◆ **Work instructions**
Output the material exactly, keeping every line intact.
-- Opening Marker --
## config.mk

```make
export PLATFORM = sky130hd
export DESIGN_NAME = scudsp_dma_engine_flat
export DESIGN_NICKNAME = d
export VERILOG_FILES = /design/src/rtl/scudsp_dma_engine_if.sv /design/src/rtl/scudsp_dma_engine.sv /design/src/flat_wrapper.sv
export SDC_FILE = /design/constraint.sdc
export NUM_CORES = 1
export LEC_CHECK = 0
export ABC_AREA = 1
export CORE_AREA = 10 10 192 194
export DETAILED_ROUTE_END_ITERATION = 16
export DIE_AREA = 0 0 202 204
export GPL_TIMING_DRIVEN = 1
export SYNTH_ARGS = -nofsm -noshare
export SYNTH_HDL_FRONTEND = slang
export SYNTH_SLANG_ARGS = --single-unit
export TNS_END_PERCENT = 100
```

## constraint.sdc

```tcl
create_clock -name clk -period 2.6 [get_ports clk]
set_clock_uncertainty 0.1 [all_clocks]
set_input_delay 0.26 -clock clk [delete_from_list [all_inputs] [get_ports clk]]
set_output_delay 0.26 -clock clk [all_outputs]
set_load 0.01 [all_outputs]
```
-- Closing Marker --
◆ **Solution for this exercise**
## config.mk

```make
export PLATFORM = sky130hd
export DESIGN_NAME = scudsp_dma_engine_flat
export DESIGN_NICKNAME = d
export VERILOG_FILES = /design/src/rtl/scudsp_dma_engine_if.sv /design/src/rtl/scudsp_dma_engine.sv /design/src/flat_wrapper.sv
export SDC_FILE = /design/constraint.sdc
export NUM_CORES = 1
export LEC_CHECK = 0
export ABC_AREA = 1
export CORE_AREA = 10 10 192 194
export DETAILED_ROUTE_END_ITERATION = 16
export DIE_AREA = 0 0 202 204
export GPL_TIMING_DRIVEN = 1
export SYNTH_ARGS = -nofsm -noshare
export SYNTH_HDL_FRONTEND = slang
export SYNTH_SLANG_ARGS = --single-unit
export TNS_END_PERCENT = 100
```

## constraint.sdc

```tcl
create_clock -name clk -period 2.6 [get_ports clk]
set_clock_uncertainty 0.1 [all_clocks]
set_input_delay 0.26 -clock clk [delete_from_list [all_inputs] [get_ports clk]]
set_output_delay 0.26 -clock clk [all_outputs]
set_load 0.01 [all_outputs]
```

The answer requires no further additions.